Figure 3: Figure showing the volume changes (middle face) and vectorial skin changes (right face) after injection in the G-point and giving off six infraorbital boluses. An increase in volume is represented by dark blue, as a decrease is represented by dark red.
Figure 4: Figure showing the volume changes (middle face) and vectorial skin changes (right face) after injection in the G-point and giving off six infraorbital boluses and infraorbital contouring. An increase in volume is represented by dark blue, as a decrease is represented by dark red.
Conclusion
This clinical study retrospectively analysed a total of 306 patients treated for infraorbital and medial mid-face volume loss according to a standardised injection algorithm. This cannula injection-based algorithm utilises novel anatomic concepts (line of ligaments and surface volume coefficient) and positions the product in the supra-periosteal plane following a “first-superficial-then-deep” cannula advancement technique.
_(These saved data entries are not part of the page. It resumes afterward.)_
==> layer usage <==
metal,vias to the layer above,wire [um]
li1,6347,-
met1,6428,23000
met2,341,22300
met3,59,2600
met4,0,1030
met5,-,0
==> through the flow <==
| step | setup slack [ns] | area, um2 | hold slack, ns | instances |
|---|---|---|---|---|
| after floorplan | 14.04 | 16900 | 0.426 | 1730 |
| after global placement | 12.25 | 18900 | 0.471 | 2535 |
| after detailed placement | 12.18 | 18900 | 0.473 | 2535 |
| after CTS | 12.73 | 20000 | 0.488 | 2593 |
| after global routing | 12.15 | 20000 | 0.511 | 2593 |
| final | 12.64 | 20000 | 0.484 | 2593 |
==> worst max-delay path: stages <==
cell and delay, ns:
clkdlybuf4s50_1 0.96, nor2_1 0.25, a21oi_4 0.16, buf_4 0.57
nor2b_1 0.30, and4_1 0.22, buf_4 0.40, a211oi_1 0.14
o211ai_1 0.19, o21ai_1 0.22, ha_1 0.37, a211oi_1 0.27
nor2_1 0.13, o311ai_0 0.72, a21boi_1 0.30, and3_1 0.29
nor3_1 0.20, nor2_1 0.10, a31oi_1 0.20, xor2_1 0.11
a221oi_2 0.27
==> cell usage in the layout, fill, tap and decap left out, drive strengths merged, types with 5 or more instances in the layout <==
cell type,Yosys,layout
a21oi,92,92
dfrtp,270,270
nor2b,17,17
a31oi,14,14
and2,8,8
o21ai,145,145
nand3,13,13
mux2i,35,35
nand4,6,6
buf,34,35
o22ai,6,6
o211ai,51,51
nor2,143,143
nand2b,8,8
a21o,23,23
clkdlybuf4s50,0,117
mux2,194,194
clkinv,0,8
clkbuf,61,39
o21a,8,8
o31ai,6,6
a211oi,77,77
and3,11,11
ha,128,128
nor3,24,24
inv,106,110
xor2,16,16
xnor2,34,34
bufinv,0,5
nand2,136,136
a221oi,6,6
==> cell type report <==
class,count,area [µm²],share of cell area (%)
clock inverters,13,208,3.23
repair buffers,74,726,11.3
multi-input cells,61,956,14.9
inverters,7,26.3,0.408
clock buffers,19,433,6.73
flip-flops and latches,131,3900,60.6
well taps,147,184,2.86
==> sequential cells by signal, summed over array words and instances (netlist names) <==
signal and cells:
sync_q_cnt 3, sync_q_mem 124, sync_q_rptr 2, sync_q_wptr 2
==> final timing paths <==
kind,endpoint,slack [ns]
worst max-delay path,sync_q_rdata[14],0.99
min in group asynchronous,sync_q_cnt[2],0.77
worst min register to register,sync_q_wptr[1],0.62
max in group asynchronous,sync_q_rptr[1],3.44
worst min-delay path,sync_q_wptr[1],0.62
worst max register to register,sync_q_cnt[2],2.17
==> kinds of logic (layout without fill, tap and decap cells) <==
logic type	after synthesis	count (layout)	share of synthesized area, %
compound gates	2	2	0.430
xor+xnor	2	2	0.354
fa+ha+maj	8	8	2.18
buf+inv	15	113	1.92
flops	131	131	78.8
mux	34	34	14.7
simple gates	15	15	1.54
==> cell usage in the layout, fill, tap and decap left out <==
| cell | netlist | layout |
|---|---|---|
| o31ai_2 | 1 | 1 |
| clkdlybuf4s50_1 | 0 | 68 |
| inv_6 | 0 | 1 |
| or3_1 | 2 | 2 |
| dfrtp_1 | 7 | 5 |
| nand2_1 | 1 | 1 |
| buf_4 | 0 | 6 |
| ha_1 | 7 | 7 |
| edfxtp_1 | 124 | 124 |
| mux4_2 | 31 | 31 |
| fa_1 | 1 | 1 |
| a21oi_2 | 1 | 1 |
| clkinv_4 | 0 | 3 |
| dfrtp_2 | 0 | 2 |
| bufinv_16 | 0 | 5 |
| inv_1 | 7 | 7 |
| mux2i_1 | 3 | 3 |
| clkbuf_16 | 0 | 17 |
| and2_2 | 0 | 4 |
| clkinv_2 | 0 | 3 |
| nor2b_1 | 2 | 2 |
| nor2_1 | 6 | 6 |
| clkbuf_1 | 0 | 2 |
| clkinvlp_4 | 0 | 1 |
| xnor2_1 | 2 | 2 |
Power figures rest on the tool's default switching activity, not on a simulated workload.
## /design/flow/run.sh

```bash
#!/bin/bash
# OpenROAD 26Q1-2900-gdf79404cd8, Yosys 0.63+post, stock flow scripts
make -C /OpenROAD-flow-scripts/flow DESIGN_CONFIG=/design/flow/config.mk WORK_HOME=/design/flow/orfs finish
```

## /design/flow/design.v

```verilog
module Register32(
   output reg [31:0] x31
  ,output reg [31:0] x30
  ,output reg [31:0] x29
  ,output reg [31:0] x28
  ,output reg [31:0] x27
  ,output reg [31:0] x26
  ,output reg [31:0] x25
  ,output reg [31:0] x24
  ,output reg [31:0] x23
  ,output reg [31:0] x22
  ,output reg [31:0] x21
  ,output reg [31:0] x20
  ,output reg [31:0] x19
  ,output reg [31:0] x18
  ,output reg [31:0] x17
  ,output reg [31:0] x16
  ,output reg [31:0] x15
  ,output reg [31:0] x14
  ,output reg [31:0] x13
  ,output reg [31:0] x12
  ,output reg [31:0] x11
  ,output reg [31:0] x10
  ,output reg [31:0] x09
  ,output reg [31:0] x08
  ,output reg [31:0] x07
  ,output reg [31:0] x06
  ,output reg [31:0] x05
  ,output reg [31:0] x04
  ,output reg [31:0] x03
  ,output reg [31:0] x02
  ,output reg [31:0] x01
  ,output reg [31:0] x00
  , input            x31_wen
  , input            x30_wen
  , input            x29_wen
  , input            x28_wen
  , input            x27_wen
  , input            x26_wen
  , input            x25_wen
  , input            x24_wen
  , input            x23_wen
  , input            x22_wen
  , input            x21_wen
  , input            x20_wen
  , input            x19_wen
  , input            x18_wen
  , input            x17_wen
  , input            x16_wen
  , input            x15_wen
  , input            x14_wen
  , input            x13_wen
  , input            x12_wen
  , input            x11_wen
  , input            x10_wen
  , input            x09_wen
  , input            x08_wen
  , input            x07_wen
  , input            x06_wen
  , input            x05_wen
  , input            x04_wen
  , input            x03_wen
  , input            x02_wen
  , input            x01_wen
  , input     [31:0] x_wdata
  , input            CLK
  , input            RSTN
);
always @(posedge CLK or negedge RSTN)
  begin
    if (~RSTN)
      x00 <= 'd0;
    else
      x00 <= 'd0;
  end
always @(posedge CLK or negedge RSTN)
  begin
    if (~RSTN)
      x01 <= 'd0;
    else if (x01_wen)
      x01 <= x_wdata;
  end
always @(posedge CLK or negedge RSTN)
  begin
    if (~RSTN)
      x02 <= 'd0;
    else if (x02_wen)
      x02 <= x_wdata;
  end
always @(posedge CLK or negedge RSTN)
  begin
    if (~RSTN)
      x03 <= 'd0;
    else if (x03_wen)
      x03 <= x_wdata;
  end
always @(posedge CLK or negedge RSTN)
  begin
    if (~RSTN)
      x04 <= 'd0;
    else if (x04_wen)
      x04 <= x_wdata;
  end
always @(posedge CLK or negedge RSTN)
  begin
    if (~RSTN)
      x05 <= 'd0;
    else if (x05_wen)
      x05 <= x_wdata;
  end
always @(posedge CLK or negedge RSTN)
  begin
    if (~RSTN)
      x06 <= 'd0;
    else if (x06_wen)
      x06 <= x_wdata;
  end
always @(posedge CLK or negedge RSTN)
  begin
    if (~RSTN)
      x07 <= 'd0;
    else if (x07_wen)
      x07 <= x_wdata;
  end
always @(posedge CLK or negedge RSTN)
  begin
    if (~RSTN)
      x08 <= 'd0;
    else if (x08_wen)
      x08 <= x_wdata;
  end
always @(posedge CLK or negedge RSTN)
  begin
    if (~RSTN)
      x09 <= 'd0;
    else if (x09_wen)
      x09 <= x_wdata;
  end
always @(posedge CLK or negedge RSTN)
  begin
    if (~RSTN)
      x10 <= 'd0;
    else if (x10_wen)
      x10 <= x_wdata;
  end
always @(posedge CLK or negedge RSTN)
  begin
    if (~RSTN)
      x11 <= 'd0;
    else if (x11_wen)
      x11 <= x_wdata;
  end
always @(posedge CLK or negedge RSTN)
  begin
    if (~RSTN)
      x12 <= 'd0;
    else if (x12_wen)
      x12 <= x_wdata;
  end
always @(posedge CLK or negedge RSTN)
  begin
    if (~RSTN)
      x13 <= 'd0;
    else if (x13_wen)
      x13 <= x_wdata;
  end
always @(posedge CLK or negedge RSTN)
  begin
    if (~RSTN)
      x14 <= 'd0;
    else if (x14_wen)
      x14 <= x_wdata;
  end
always @(posedge CLK or negedge RSTN)
  begin
    if (~RSTN)
      x15 <= 'd0;
    else if (x15_wen)
      x15 <= x_wdata;
  end
always @(posedge CLK or negedge RSTN)
  begin
    if (~RSTN)
      x16 <= 'd0;
    else if (x16_wen)
      x16 <= x_wdata;
  end
always @(posedge CLK or negedge RSTN)
  begin
    if (~RSTN)
      x17 <= 'd0;
    else if (x17_wen)
      x17 <= x_wdata;
  end
always @(posedge CLK or negedge RSTN)
  begin
    if (~RSTN)
      x18 <= 'd0;
    else if (x18_wen)
      x18 <= x_wdata;
  end
always @(posedge CLK or negedge RSTN)
  begin
    if (~RSTN)
      x19 <= 'd0;
    else if (x19_wen)
      x19 <= x_wdata;
  end
always @(posedge CLK or negedge RSTN)
  begin
    if (~RSTN)
      x20 <= 'd0;
    else if (x20_wen)
      x20 <= x_wdata;
  end
always @(posedge CLK or negedge RSTN)
  begin
    if (~RSTN)
      x21 <= 'd0;
    else if (x21_wen)
      x21 <= x_wdata;
  end
always @(posedge CLK or negedge RSTN)
  begin
    if (~RSTN)
      x22 <= 'd0;
    else if (x22_wen)
      x22 <= x_wdata;
  end
always @(posedge CLK or negedge RSTN)
  begin
    if (~RSTN)
      x23 <= 'd0;
    else if (x23_wen)
      x23 <= x_wdata;
  end
always @(posedge CLK or negedge RSTN)
  begin
    if (~RSTN)
      x24 <= 'd0;
    else if (x24_wen)
      x24 <= x_wdata;
  end
always @(posedge CLK or negedge RSTN)
  begin
    if (~RSTN)
      x25 <= 'd0;
    else if (x25_wen)
      x25 <= x_wdata;
  end
always @(posedge CLK or negedge RSTN)
  begin
    if (~RSTN)
      x26 <= 'd0;
    else if (x26_wen)
      x26 <= x_wdata;
  end
always @(posedge CLK or negedge RSTN)
  begin
    if (~RSTN)
      x27 <= 'd0;
    else if (x27_wen)
      x27 <= x_wdata;
  end
always @(posedge CLK or negedge RSTN)
  begin
    if (~RSTN)
      x28 <= 'd0;
    else if (x28_wen)
      x28 <= x_wdata;
  end
always @(posedge CLK or negedge RSTN)
  begin
    if (~RSTN)
      x29 <= 'd0;
    else if (x29_wen)
      x29 <= x_wdata;
  end
always @(posedge CLK or negedge RSTN)
  begin
    if (~RSTN)
      x30 <= 'd0;
    else if (x30_wen)
      x30 <= x_wdata;
  end
always @(posedge CLK or negedge RSTN)
  begin
    if (~RSTN)
      x31 <= 'd0;
    else if (x31_wen)
      x31 <= x_wdata;
  end
endmodule
module RegisterTop (
   output reg [31:0] rs1_data 
  ,output reg [31:0] rs2_data
  , input     [31:0] rd_data
  , input     [ 4:0] rd
  , input            rd_wen     
  , input     [ 4:0] rs1
  , input     [ 4:0] rs2
  , input            rs1_ren
  , input            rs2_ren
  , input     [ 0:0] rs1_forward
  , input     [31:0] rs1_forward_data
  , input     [ 0:0] rs2_forward
  , input     [31:0] rs2_forward_data
  , input            CLK
  , input            RSTN
);
wire [31:0] x31;
wire [31:0] x30;
wire [31:0] x29;
wire [31:0] x28;
wire [31:0] x27;
wire [31:0] x26;
wire [31:0] x25;
wire [31:0] x24;
wire [31:0] x23;
wire [31:0] x22;
wire [31:0] x21;
wire [31:0] x20;
wire [31:0] x19;
wire [31:0] x18;
wire [31:0] x17;
wire [31:0] x16;
wire [31:0] x15;
wire [31:0] x14;
wire [31:0] x13;
wire [31:0] x12;
wire [31:0] x11;
wire [31:0] x10;
wire [31:0] x09;
wire [31:0] x08;
wire [31:0] x07;
wire [31:0] x06;
wire [31:0] x05;
wire [31:0] x04;
wire [31:0] x03;
wire [31:0] x02;
wire [31:0] x01;
wire [31:0] x00;
wire        x31_wen = rd_wen & (rd == 'd31);
wire        x30_wen = rd_wen & (rd == 'd30);
wire        x29_wen = rd_wen & (rd == 'd29);
wire        x28_wen = rd_wen & (rd == 'd28);
wire        x27_wen = rd_wen & (rd == 'd27);
wire        x26_wen = rd_wen & (rd == 'd26);
wire        x25_wen = rd_wen & (rd == 'd25);
wire        x24_wen = rd_wen & (rd == 'd24);
wire        x23_wen = rd_wen & (rd == 'd23);
wire        x22_wen = rd_wen & (rd == 'd22);
wire        x21_wen = rd_wen & (rd == 'd21);
wire        x20_wen = rd_wen & (rd == 'd20);
wire        x19_wen = rd_wen & (rd == 'd19);
wire        x18_wen = rd_wen & (rd == 'd18);
wire        x17_wen = rd_wen & (rd == 'd17);
wire        x16_wen = rd_wen & (rd == 'd16);
wire        x15_wen = rd_wen & (rd == 'd15);
wire        x14_wen = rd_wen & (rd == 'd14);
wire        x13_wen = rd_wen & (rd == 'd13);
wire        x12_wen = rd_wen & (rd == 'd12);
wire        x11_wen = rd_wen & (rd == 'd11);
wire        x10_wen = rd_wen & (rd == 'd10);
wire        x09_wen = rd_wen & (rd == 'd09);
wire        x08_wen = rd_wen & (rd == 'd08);
wire        x07_wen = rd_wen & (rd == 'd07);
wire        x06_wen = rd_wen & (rd == 'd06);
wire        x05_wen = rd_wen & (rd == 'd05);
wire        x04_wen = rd_wen & (rd == 'd04);
wire        x03_wen = rd_wen & (rd == 'd03);
wire        x02_wen = rd_wen & (rd == 'd02);
wire        x01_wen = rd_wen & (rd == 'd01);
wire [31:0] x_wdata = rd_data;
wire [31:0] rs1_p = (rs1 == 'd31) ? x31 :
                    (rs1 == 'd30) ? x30 :
                    (rs1 == 'd29) ? x29 :
                    (rs1 == 'd28) ? x28 :
                    (rs1 == 'd27) ? x27 :
                    (rs1 == 'd26) ? x26 :
                    (rs1 == 'd25) ? x25 :
                    (rs1 == 'd24) ? x24 :
                    (rs1 == 'd23) ? x23 :
                    (rs1 == 'd22) ? x22 :
                    (rs1 == 'd21) ? x21 :
                    (rs1 == 'd20) ? x20 :
                    (rs1 == 'd19) ? x19 :
                    (rs1 == 'd18) ? x18 :
                    (rs1 == 'd17) ? x17 :
                    (rs1 == 'd16) ? x16 :
                    (rs1 == 'd15) ? x15 :
                    (rs1 == 'd14) ? x14 :
                    (rs1 == 'd13) ? x13 :
                    (rs1 == 'd12) ? x12 :
                    (rs1 == 'd11) ? x11 :
                    (rs1 == 'd10) ? x10 :
                    (rs1 == 'd09) ? x09 :
                    (rs1 == 'd08) ? x08 :
                    (rs1 == 'd07) ? x07 :
                    (rs1 == 'd06) ? x06 :
                    (rs1 == 'd05) ? x05 :
                    (rs1 == 'd04) ? x04 :
                    (rs1 == 'd03) ? x03 :
                    (rs1 == 'd02) ? x02 :
                    (rs1 == 'd01) ? x01 :
                                    x00 ;
always @(posedge CLK or negedge RSTN)
  begin
    if (~RSTN)
        rs1_data <= 'd0;
    else if (rs1_ren)
        rs1_data <= rs1_forward ? rs1_forward_data : rs1_p;
  end
wire [31:0] rs2_p = (rs2 == 'd31) ? x31 :
                    (rs2 == 'd30) ? x30 :
                    (rs2 == 'd29) ? x29 :
                    (rs2 == 'd28) ? x28 :
                    (rs2 == 'd27) ? x27 :
                    (rs2 == 'd26) ? x26 :
                    (rs2 == 'd25) ? x25 :
                    (rs2 == 'd24) ? x24 :
                    (rs2 == 'd23) ? x23 :
                    (rs2 == 'd22) ? x22 :
                    (rs2 == 'd21) ? x21 :
                    (rs2 == 'd20) ? x20 :
                    (rs2 == 'd19) ? x19 :
                    (rs2 == 'd18) ? x18 :
                    (rs2 == 'd17) ? x17 :
                    (rs2 == 'd16) ? x16 :
                    (rs2 == 'd15) ? x15 :
                    (rs2 == 'd14) ? x14 :
                    (rs2 == 'd13) ? x13 :
                    (rs2 == 'd12) ? x12 :
                    (rs2 == 'd11) ? x11 :
                    (rs2 == 'd10) ? x10 :
                    (rs2 == 'd09) ? x09 :
                    (rs2 == 'd08) ? x08 :
                    (rs2 == 'd07) ? x07 :
                    (rs2 == 'd06) ? x06 :
                    (rs2 == 'd05) ? x05 :
                    (rs2 == 'd04) ? x04 :
                    (rs2 == 'd03) ? x03 :
                    (rs2 == 'd02) ? x02 :
                    (rs2 == 'd01) ? x01 :
                                    x00 ;
always @(posedge CLK or negedge RSTN)
  begin
    if (~RSTN)
        rs2_data <= 'd0;
    else if (rs2_ren)
        rs2_data <= rs2_forward ? rs2_forward_data : rs2_p;
  end
Register32 i0_Register32(
  .x31     ( x31     ),
  .x30     ( x30     ),
  .x29     ( x29     ),
  .x28     ( x28     ),
  .x27     ( x27     ),
  .x26     ( x26     ),
  .x25     ( x25     ),
  .x24     ( x24     ),
  .x23     ( x23     ),
  .x22     ( x22     ),
  .x21     ( x21     ),
  .x20     ( x20     ),
  .x19     ( x19     ),
  .x18     ( x18     ),
  .x17     ( x17     ),
  .x16     ( x16     ),
  .x15     ( x15     ),
  .x14     ( x14     ),
  .x13     ( x13     ),
  .x12     ( x12     ),
  .x11     ( x11     ),
  .x10     ( x10     ),
  .x09     ( x09     ),
  .x08     ( x08     ),
  .x07     ( x07     ),
  .x06     ( x06     ),
  .x05     ( x05     ),
  .x04     ( x04     ),
  .x03     ( x03     ),
  .x02     ( x02     ),
  .x01     ( x01     ),
  .x00     ( x00     ),
  .x31_wen ( x31_wen ),
  .x30_wen ( x30_wen ),
  .x29_wen ( x29_wen ),
  .x28_wen ( x28_wen ),
  .x27_wen ( x27_wen ),
  .x26_wen ( x26_wen ),
  .x25_wen ( x25_wen ),
  .x24_wen ( x24_wen ),
  .x23_wen ( x23_wen ),
  .x22_wen ( x22_wen ),
  .x21_wen ( x21_wen ),
  .x20_wen ( x20_wen ),
  .x19_wen ( x19_wen ),
  .x18_wen ( x18_wen ),
  .x17_wen ( x17_wen ),
  .x16_wen ( x16_wen ),
  .x15_wen ( x15_wen ),
  .x14_wen ( x14_wen ),
  .x13_wen ( x13_wen ),
  .x12_wen ( x12_wen ),
  .x11_wen ( x11_wen ),
  .x10_wen ( x10_wen ),
  .x09_wen ( x09_wen ),
  .x08_wen ( x08_wen ),
  .x07_wen ( x07_wen ),
  .x06_wen ( x06_wen ),
  .x05_wen ( x05_wen ),
  .x04_wen ( x04_wen ),
  .x03_wen ( x03_wen ),
  .x02_wen ( x02_wen ),
  .x01_wen ( x01_wen ),
  .x_wdata ( x_wdata ),
  .CLK     ( CLK     ),
  .RSTN    ( RSTN    ) 
);
endmodule
```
The results revealed that utilising these novel anatomic concepts, a mean amount of 0.32 cc high G-prime soft tissue filler injected in the lateral SOOF (G-point) can change mid-facial distances by an average of 0.19 mm. This repositioning of medial mid-facial soft tissues resulted additionally in a reposition of the lower eyelid-cheek junction by an average amount of 0.49 mm.
Put into general terms this means that the result of this study and analysis of this particular style of injection is highly efficient, achieves outstanding results and has an excellent safety outcome. Therefore it seems that the recent anatomical findings and consistent advances in our understanding of every layer and angle of the face has a great impact on the outcome of minimally invasive treatments such as soft-tissue fillers.